## INSTRUCTIONS FOR THE TASK
Going line by line through the entries below, count those that contain "constraint". Give the number by itself.

## DATA FOR ANALYSIS

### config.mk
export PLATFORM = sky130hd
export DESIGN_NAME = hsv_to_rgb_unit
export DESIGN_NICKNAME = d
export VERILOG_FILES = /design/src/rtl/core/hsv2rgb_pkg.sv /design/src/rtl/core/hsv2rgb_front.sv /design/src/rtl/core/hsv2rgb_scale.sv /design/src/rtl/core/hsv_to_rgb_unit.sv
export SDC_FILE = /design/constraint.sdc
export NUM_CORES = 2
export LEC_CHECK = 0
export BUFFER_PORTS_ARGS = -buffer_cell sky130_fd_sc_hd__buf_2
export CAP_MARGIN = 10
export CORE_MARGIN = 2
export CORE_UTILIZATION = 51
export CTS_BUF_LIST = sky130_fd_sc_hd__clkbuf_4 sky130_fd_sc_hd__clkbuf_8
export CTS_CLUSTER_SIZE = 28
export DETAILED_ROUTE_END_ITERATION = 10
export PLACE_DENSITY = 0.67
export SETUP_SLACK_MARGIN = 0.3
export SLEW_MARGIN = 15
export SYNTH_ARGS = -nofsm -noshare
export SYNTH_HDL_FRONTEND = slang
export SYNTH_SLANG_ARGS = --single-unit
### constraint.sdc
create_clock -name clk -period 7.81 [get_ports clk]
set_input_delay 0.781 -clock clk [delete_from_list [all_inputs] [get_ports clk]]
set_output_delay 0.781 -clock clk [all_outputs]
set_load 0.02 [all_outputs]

--

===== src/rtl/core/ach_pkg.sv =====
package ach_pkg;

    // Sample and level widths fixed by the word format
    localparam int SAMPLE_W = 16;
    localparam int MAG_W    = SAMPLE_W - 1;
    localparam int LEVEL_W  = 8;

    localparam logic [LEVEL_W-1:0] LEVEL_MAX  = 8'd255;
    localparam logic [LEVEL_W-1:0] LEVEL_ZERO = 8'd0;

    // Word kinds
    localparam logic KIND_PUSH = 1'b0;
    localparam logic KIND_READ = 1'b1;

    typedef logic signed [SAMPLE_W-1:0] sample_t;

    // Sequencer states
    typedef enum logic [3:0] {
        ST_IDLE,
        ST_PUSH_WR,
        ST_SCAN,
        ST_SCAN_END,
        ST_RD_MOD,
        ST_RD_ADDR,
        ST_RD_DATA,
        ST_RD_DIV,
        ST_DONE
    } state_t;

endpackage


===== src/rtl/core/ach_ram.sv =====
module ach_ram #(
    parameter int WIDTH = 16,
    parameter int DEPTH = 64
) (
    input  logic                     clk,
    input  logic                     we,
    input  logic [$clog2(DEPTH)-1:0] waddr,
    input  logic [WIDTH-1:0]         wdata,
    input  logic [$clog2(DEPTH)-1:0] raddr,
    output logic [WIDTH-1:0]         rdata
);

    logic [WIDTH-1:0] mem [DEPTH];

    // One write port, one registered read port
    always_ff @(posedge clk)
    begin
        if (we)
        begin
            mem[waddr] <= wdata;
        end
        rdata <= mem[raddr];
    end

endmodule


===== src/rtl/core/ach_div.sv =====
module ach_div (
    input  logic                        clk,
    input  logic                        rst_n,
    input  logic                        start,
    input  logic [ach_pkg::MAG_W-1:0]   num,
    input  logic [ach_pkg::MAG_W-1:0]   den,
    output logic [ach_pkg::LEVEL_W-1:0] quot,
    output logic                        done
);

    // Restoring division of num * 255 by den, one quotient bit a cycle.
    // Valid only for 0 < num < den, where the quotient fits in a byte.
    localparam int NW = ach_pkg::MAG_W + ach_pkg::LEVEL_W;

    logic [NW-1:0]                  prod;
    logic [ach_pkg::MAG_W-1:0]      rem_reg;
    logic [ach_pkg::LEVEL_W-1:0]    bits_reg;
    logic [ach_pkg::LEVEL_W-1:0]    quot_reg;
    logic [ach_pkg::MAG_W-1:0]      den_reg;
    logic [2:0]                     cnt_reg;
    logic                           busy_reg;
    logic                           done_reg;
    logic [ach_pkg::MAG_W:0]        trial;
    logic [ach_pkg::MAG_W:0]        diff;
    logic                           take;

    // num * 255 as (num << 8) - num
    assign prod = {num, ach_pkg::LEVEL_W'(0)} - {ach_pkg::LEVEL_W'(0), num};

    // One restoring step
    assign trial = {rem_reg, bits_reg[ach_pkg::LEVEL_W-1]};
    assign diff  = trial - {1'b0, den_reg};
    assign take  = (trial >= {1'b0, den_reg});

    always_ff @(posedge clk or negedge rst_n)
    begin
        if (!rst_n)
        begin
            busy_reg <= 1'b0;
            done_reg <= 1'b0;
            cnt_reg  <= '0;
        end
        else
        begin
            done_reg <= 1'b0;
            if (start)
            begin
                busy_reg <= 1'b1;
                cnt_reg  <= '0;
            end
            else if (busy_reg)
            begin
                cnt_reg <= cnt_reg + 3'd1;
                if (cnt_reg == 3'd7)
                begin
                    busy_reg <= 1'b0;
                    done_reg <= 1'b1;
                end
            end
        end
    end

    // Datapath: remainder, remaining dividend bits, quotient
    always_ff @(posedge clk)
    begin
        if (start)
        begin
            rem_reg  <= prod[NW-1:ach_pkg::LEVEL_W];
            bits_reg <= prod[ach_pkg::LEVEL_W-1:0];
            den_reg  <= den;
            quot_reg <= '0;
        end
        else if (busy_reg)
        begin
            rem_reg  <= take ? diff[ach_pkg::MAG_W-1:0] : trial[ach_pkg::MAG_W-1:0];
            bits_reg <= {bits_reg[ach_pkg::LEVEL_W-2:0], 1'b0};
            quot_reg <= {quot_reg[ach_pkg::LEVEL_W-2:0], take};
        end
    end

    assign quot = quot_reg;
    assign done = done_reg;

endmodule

## YOUR SOLUTION
2